WHAT YOU HAVE TO DO
Copy whichever lines of the data hold the word "EMPTY".

DATA EXCERPTS

module cla_acc_controller #(
    parameter int WIDTH           = 8,
    parameter int DEBOUNCE_CYCLES = 16
) (
    input  logic             clk,
    input  logic             rst,
    input  logic [WIDTH-1:0] in,
    input  logic             store_A,
    input  logic             exec,
    input  logic [1:0]       op,
    input  logic             cin,
    output logic [WIDTH-1:0] out,
    output logic             cout,
    output logic             ovf,
    output logic             zero,
    output logic             valid,
    output logic [WIDTH-1:0] numA
);
    typedef enum logic { EMPTY, READY } state_t;
    localparam logic [1:0] OP_SUB = 2'b01, OP_ACC = 2'b10, OP_PASS = 2'b11;

    state_t           state_q, state_d;
    logic [WIDTH-1:0] numa_q, numa_d, out_q, out_d;
    logic             cout_q, cout_d, ovf_q, ovf_d, zero_q, zero_d, valid_q, valid_d;
    logic             live_q;
    logic             store_p, exec_p;

    logic [WIDTH-1:0] b_eff, res;
    logic [WIDTH:0]   sum;
    logic             c_eff, res_cout, res_ovf;

    cla_btn_cond #(.DEBOUNCE_CYCLES(DEBOUNCE_CYCLES)) u_store (
        .clk(clk), .rst(rst), .live(live_q), .raw(store_A), .pulse(store_p)
    );
    cla_btn_cond #(.DEBOUNCE_CYCLES(DEBOUNCE_CYCLES)) u_exec (
        .clk(clk), .rst(rst), .live(live_q), .raw(exec), .pulse(exec_p)
    );

    always_comb begin
        b_eff    = (op == OP_SUB) ? ~in : in;
        c_eff    = (op == OP_SUB) ? 1'b1 : cin;
        sum      = {1'b0, numa_q} + {1'b0, b_eff} + {{WIDTH{1'b0}}, c_eff};
        res      = sum[WIDTH-1:0];
        res_cout = sum[WIDTH];
        res_ovf  = (numa_q[WIDTH-1] == b_eff[WIDTH-1]) && (sum[WIDTH-1] != numa_q[WIDTH-1]);
        if (op == OP_PASS) begin
            res      = in;
            res_cout = 1'b0;
            res_ovf  = 1'b0;
        end
    end

    always_comb begin
        state_d = state_q;
        numa_d  = numa_q;
        out_d   = out_q;
        cout_d  = cout_q;
        ovf_d   = ovf_q;
        zero_d  = zero_q;
        valid_d = 1'b0;
        case (state_q)
            EMPTY: begin
                if (store_p) begin
                    numa_d  = in;
                    state_d = READY;
                end
            end
            READY: begin
                // A simultaneous exec is dropped: the load takes priority.
                if (store_p) begin
                    numa_d = in;
                end else if (exec_p) begin
                    out_d   = res;
                    cout_d  = res_cout;
                    ovf_d   = res_ovf;
                    zero_d  = (res == '0);
                    valid_d = 1'b1;
                    if (op == OP_ACC) numa_d = res;
                end
            end
            default: state_d = EMPTY;
        endcase
    end

    always_ff @(posedge clk or posedge rst) begin
        if (rst) begin
            state_q <= EMPTY;
            numa_q  <= '0;
            out_q   <= '0;
            cout_q  <= 1'b0;
            ovf_q   <= 1'b0;
            zero_q  <= 1'b1;
            valid_q <= 1'b0;
            live_q  <= 1'b0;
        end else begin
            state_q <= state_d;
            numa_q  <= numa_d;
            out_q   <= out_d;
            cout_q  <= cout_d;
            ovf_q   <= ovf_d;
            zero_q  <= zero_d;
            valid_q <= valid_d;
            live_q  <= 1'b1;
        end
    end

    assign out   = out_q;
    assign cout  = cout_q;
    assign ovf   = ovf_q;
    assign zero  = zero_q;
    assign valid = valid_q;
    assign numA  = numa_q;
endmodule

THE ANSWER
    typedef enum logic { EMPTY, READY } state_t;
            EMPTY: begin
            default: state_d = EMPTY;
            state_q <= EMPTY;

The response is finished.